Get The Code/ Trained Model

Code behind the training scripts and the trained model(Python/Keras) can be found here. Code to the desktop app with all the TensorFlow.js stuff can be found here.

What is Mood?

Mood allows users to listen to music that relates back to the characters they play in certain games. Users can then listen to this music while they play the character in-game to actually “feel” like that character. This music we choose is based on a characters specific theme, play style, and personality. For example, below is a character named “Reaper” from Overwatch. He is described as “a wraith-like terrorist who sets out to kill his former comrades to feed his desire for revenge”.

He’s obviously this dark, menacing figure and that’s why if you check his playlist you’ll find its full of metal music, edgy rock, and satanical hip-hop. Now, when a player wants to play Reaper they can also listen to his playlist in the background. If you don’t use Mood, you’ll have to trust me when I say that it feels really fucking cool to play this very ominous character that blows up enemies with these massive guns all while rocking out to some metal music.
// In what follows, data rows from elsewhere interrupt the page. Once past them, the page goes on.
### src/pcd_regs.vh
`ifndef PCD_REGS_VH
`define PCD_REGS_VH
// clock and line timing
`define PCD_CLK_HZ 25000000
`define PCD_HOLD_US 2500
// hold count: 2.5 ms at 25 MHz, microseconds times whole cycles per microsecond, no rounding up
`define PCD_HOLD_CYC ((`PCD_HOLD_US * (`PCD_CLK_HZ / 1000000)))
// pwm period 1 ms, split into 16 slots
`define PCD_PWM_HZ 1000
`define PCD_PWM_SLOT_CYC ((`PCD_CLK_HZ / `PCD_PWM_HZ) / 16)
// led code limits
`define PCD_LED_MAX_CODE 5'h1F
`define PCD_LED_FULL_CODE 5'h01
`define PCD_LED_PWM_FIRST 5'h0C
`define PCD_LED_FINE_FIRST 5'h16
// regulator count limits
`define PCD_REG_MAX_CODE 4'hF
`define PCD_REG_OFF_CODE 4'h0
`endif

### src/pcd_line_timer.v
`timescale 1ns/1ps
`default_nettype none
// per-line pulse counter and hold / shutdown timer
module pcd_line_timer #(
   parameter HOLD_CYC = 62500,
   parameter CW = 5,
   parameter [CW-1:0] MAXC = 5'h1F,
   parameter SATURATE = 0
) (
   input wire mclk_in,
   input wire srst_in,
   input wire ce_in,
   input wire line_in,
   output reg [CW-1:0] count_out,
   output reg sat_out,
   output reg high_done_out,
   output reg low_done_out
);
   reg line_d_r; // previous synchronised level
   reg [31:0] tmr_r; // cycles since last edge
   wire rise = line_in & ~line_d_r;
   wire edge_w = line_in ^ line_d_r;
   // restart the interval timer at every edge, hold at the limit
   always @(posedge mclk_in) begin
      if (srst_in) begin
         line_d_r <= 1'b1;
         tmr_r <= 32'h00000000;
         count_out <= {CW{1'b0}};
         sat_out <= 1'b0;
         high_done_out <= 1'b0;
         low_done_out <= 1'b0;
      end else if (ce_in) begin
         line_d_r <= line_in;
         high_done_out <= 1'b0;
         low_done_out <= 1'b0;
         if (edge_w) begin
            tmr_r <= 32'h00000000;
         end else if (tmr_r < HOLD_CYC) begin
            tmr_r <= tmr_r + 32'h00000001;
            // one pulse when the interval completes
            if (tmr_r == HOLD_CYC - 1) begin
               high_done_out <= line_in;
               low_done_out <= ~line_in;
            end
         end
         if (rise) begin
            // count on rising edge of each low pulse
            if (count_out == MAXC) begin
               if (SATURATE != 0) begin
                  sat_out <= 1'b1;
               end else begin
                  count_out <= {{(CW-1){1'b0}}, 1'b1};
               end
            end else begin
               count_out <= count_out + {{(CW-1){1'b0}}, 1'b1};
            end
         end else if (high_done_out | low_done_out) begin
            // a fresh train starts from zero after any latch or shutdown
            count_out <= {CW{1'b0}};
            sat_out <= 1'b0;
         end
      end
   end
endmodule
`default_nettype wire

### src/pcd_pwm.v
`timescale 1ns/1ps
`default_nettype none
// 1 kHz pwm with 16 slots of duty resolution
module pcd_pwm #(
   parameter SLOT_CYC = 1562
) (
   input wire mclk_in,
   input wire srst_in,
   input wire ce_in,
   input wire [4:0] duty_in,
   output reg pwm_out
);
   reg [15:0] div_r; // slot prescaler
   reg [3:0] slot_r; // slot within the period
   // free running period counter; the pwm compares slot to duty
   always @(posedge mclk_in) begin
      if (srst_in) begin
         div_r <= 16'h0000;
         slot_r <= 4'h0;
         pwm_out <= 1'b1;
      end else if (ce_in) begin
         if (div_r == SLOT_CYC - 1) begin
            div_r <= 16'h0000;
            slot_r <= slot_r + 4'h1;
         end else begin
            div_r <= div_r + 16'h0001;
         end
         pwm_out <= ({1'b0, slot_r} < duty_in);
      end
   end
endmodule
`default_nettype wire

### src/pcd_ctrl.v
`timescale 1ns/1ps
`default_nettype none
`include "pcd_regs.vh"
module pcd_ctrl #(
   parameter HOLD_CYC = `PCD_HOLD_CYC,
   parameter SLOT_CYC = `PCD_PWM_SLOT_CYC
) (
   input wire mclk_in,
   input wire srst_in,
   input wire ce_in,
   input wire led_ctrl_line_in,
   input wire regulator_ctrl_line_in,
   input wire thermal_recover_in,
   output reg led_enable_out,
   output reg [4:0] led_code_out,
   output reg led_pwm_out,
   output reg [3:0] led_duty_out,
   output reg reg_enable_out,
   output reg [3:0] reg_sel_out,
   output reg [5:0] first_regulator_mv100_out,
   output reg [5:0] second_regulator_mv100_out
);
   // two-flop synchronisers for the pins
   // reset to the idle high level so no false edge is counted after reset
   reg led_s1_r, led_s2_r, reg_s1_r, reg_s2_r;
   always @(posedge mclk_in) begin
      if (srst_in) begin
         led_s1_r <= 1'b1;
         led_s2_r <= 1'b1;
         reg_s1_r <= 1'b1;
         reg_s2_r <= 1'b1;
      end else if (ce_in) begin
         led_s1_r <= led_ctrl_line_in;
         led_s2_r <= led_s1_r;
         reg_s1_r <= regulator_ctrl_line_in;
         reg_s2_r <= reg_s1_r;
      end
   end

   // independent timer per line
   wire [4:0] led_cnt;
   wire led_hi_done, led_lo_done;
   pcd_line_timer #(.HOLD_CYC(HOLD_CYC), .CW(5), .MAXC(`PCD_LED_MAX_CODE), .SATURATE(0))
   u_led (
      .mclk_in(mclk_in),
      .srst_in(srst_in),
      .ce_in(ce_in),
      .line_in(led_s2_r),
      .count_out(led_cnt),
      .sat_out(),
      .high_done_out(led_hi_done),
      .low_done_out(led_lo_done)
   );
   wire [3:0] reg_cnt;
   wire reg_sat, reg_hi_done, reg_lo_done;
   pcd_line_timer #(.HOLD_CYC(HOLD_CYC), .CW(4), .MAXC(`PCD_REG_MAX_CODE), .SATURATE(1))
   u_reg (
      .mclk_in(mclk_in),
      .srst_in(srst_in),
      .ce_in(ce_in),
      .line_in(reg_s2_r),
      .count_out(reg_cnt),
      .sat_out(reg_sat),
      .high_done_out(reg_hi_done),
      .low_done_out(reg_lo_done)
   );

   // duty in sixteenths for a current code
   function [4:0] duty_of;
      input [4:0] code;
      begin
         if (code < `PCD_LED_PWM_FIRST) begin
            duty_of = 5'h10; // full on above 6.4mA
         end else if (code < `PCD_LED_FINE_FIRST) begin
            // 16,14,12,10 repeating from 6.4mA to 1.4mA
            duty_of = 5'h10 - {2'b00, code[1:0], 1'b0};
         end else if (code < 5'h19) begin
            // 1.2, 1.0, 0.8mA give 12, 10, 8
            duty_of = 5'h0C - {code[3:0] - 4'h6, 1'b0};
         end else begin
            // 0.7 down to 0.1mA give 7 down to 1
            duty_of = 5'h1F - code + 5'h01;
         end
      end
   endfunction

   // regulator pair in units of 0.1V, first in high half
   function [11:0] pair_of;
      input [3:0] sel;
      begin
         case (sel)
            4'h1: pair_of = {6'd28, 6'd12};
            4'h2: pair_of = {6'd33, 6'd12};
            4'h3: pair_of = {6'd28, 6'd15};
            4'h4: pair_of = {6'd33, 6'd15};
            4'h5: pair_of = {6'd12, 6'd18};
            4'h6: pair_of = {6'd18, 6'd18};
            4'h7: pair_of = {6'd28, 6'd18};
            4'h8: pair_of = {6'd33, 6'd18};
            4'h9: pair_of = {6'd28, 6'd28};
            4'hA: pair_of = {6'd0, 6'd15};
            4'hB: pair_of = {6'd0, 6'd18};
            4'hC: pair_of = {6'd0, 6'd28};
            4'hD: pair_of = {6'd18, 6'd0};
            4'hE: pair_of = {6'd28, 6'd0};
            4'hF: pair_of = {6'd33, 6'd0};
            default: pair_of = {6'd0, 6'd0};
         endcase
      end
   endfunction

   // pwm engine, duty taken from the latched code
   wire pwm_w;
   wire [4:0] duty_w = duty_of(led_code_out);
   pcd_pwm #(.SLOT_CYC(SLOT_CYC)) u_pwm (
      .mclk_in(mclk_in),
      .srst_in(srst_in),
      .ce_in(ce_in),
      .duty_in(duty_w),
      .pwm_out(pwm_w)
   );

   // the wake pulse is the first rising edge seen while in shutdown
   reg reg_wake_r; // first edge already consumed
   reg reg_d_r; // previous synchronised regulator level
   wire reg_rise = reg_s2_r & ~reg_d_r;
   reg led_seen_r; // startup level already judged
   reg [1:0] settle_r; // waits until the synchronisers show the real pin level

   // led latch: hold high latches count, long low shuts down
   always @(posedge mclk_in) begin
      if (srst_in) begin
         led_enable_out <= 1'b0;
         led_code_out <= `PCD_LED_FULL_CODE;
         led_pwm_out <= 1'b0;
         led_duty_out <= 4'h0;
         led_seen_r <= 1'b0;
         settle_r <= 2'h0;
      end else if (ce_in) begin
         if (settle_r != 2'h3) begin
            settle_r <= settle_r + 2'h1;
         end
         led_pwm_out <= led_enable_out & pwm_w;
         led_duty_out <= duty_w[3:0];
         if (thermal_recover_in) begin
            led_code_out <= `PCD_LED_FULL_CODE;
         end else if (!led_seen_r && (settle_r == 2'h3) && led_s2_r) begin
            // line already high at start: full brightness at once
            led_seen_r <= 1'b1;
            led_enable_out <= 1'b1;
            led_code_out <= `PCD_LED_FULL_CODE;
         end else if (led_hi_done) begin
            led_seen_r <= 1'b1;
            led_enable_out <= 1'b1;
            // no pulses means plain on at full current
            led_code_out <= (led_cnt == 5'h00) ? `PCD_LED_FULL_CODE : led_cnt;
         end else if (led_lo_done) begin
            led_seen_r <= 1'b1;
            led_enable_out <= 1'b0;
         end
      end
   end

   // regulator latch: wake edge, saturation, shutdown
   always @(posedge mclk_in) begin
      if (srst_in) begin
         reg_d_r <= 1'b1;
         reg_wake_r <= 1'b0;
         reg_enable_out <= 1'b0;
         reg_sel_out <= `PCD_REG_OFF_CODE;
         first_regulator_mv100_out <= 6'h00;
         second_regulator_mv100_out <= 6'h00;
      end else if (ce_in) begin
         reg_d_r <= reg_s2_r;
         {first_regulator_mv100_out, second_regulator_mv100_out} <= reg_enable_out ?
            pair_of(reg_sel_out) : 12'h000;
         if (thermal_recover_in) begin
            reg_sel_out <= `PCD_REG_OFF_CODE;
         end else if (reg_lo_done) begin
            reg_enable_out <= 1'b0;
            reg_wake_r <= 1'b0;
         end else if (reg_hi_done) begin
            if (reg_enable_out | reg_wake_r) begin
               reg_enable_out <= 1'b1;
               // running: every edge counts, no wake pulse
               reg_sel_out <= reg_sat ? `PCD_REG_OFF_CODE :
                  (reg_enable_out ? reg_cnt : reg_cnt - 4'h1);
            end
            reg_wake_r <= 1'b0;
         end else if (reg_rise && !reg_enable_out) begin
            reg_wake_r <= 1'b1;
         end
      end
   end
endmodule
`default_nettype wire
I found that even people who hate heavy music had a great time immersing themselves in the personality of the character.

Best part about it all? Mood supports every hero in Overwatch!

The Problem

Mood for Overwatch comes with a downloadable desktop app that allows people to control the music via keyboard commands while they are in the game. This is cool, but what sucks is that when you change characters you’d need to actually minimize the game and manually change the playlist. And in Overwatch people sometimes switch between different characters a lot. This kills the immersion.

Instead, wouldn’t it be cool if the desktop app could automatically detect what character the user was playing by just looking at the screen? HELL YEAH. But is this possible?

Possible Solutions

Below is an example screenshot from the game of someone playing Ana, a sniper. Every single character in Overwatch has a couple of visual factors that distinguish them. Their character portrait (bottom left corner), their weapon which is held around the center of the screen like any other FPS, and the characters specific weapon art (bottom right corner). Detecting the weapon in the center seems hard, so I didn’t wanna do that. But the other two things seem doable.

I know what your thinking, “can’t you just use the character portrait and compare it against all the other character portraits in the game to decide what character it is?”. This was actually my first thought and its something that can easily be done using template matching with OpenCV. But, I quickly began to hate this idea when I realized that characters can have different portraits depending on what skin is used by the player. That means I would need to constantly update my program as new skins were released. Also, Blizzard is known to randomly update champion portraits as well .That’s annoying. I like to make stuff that maintains itself so this wasn’t a good solution.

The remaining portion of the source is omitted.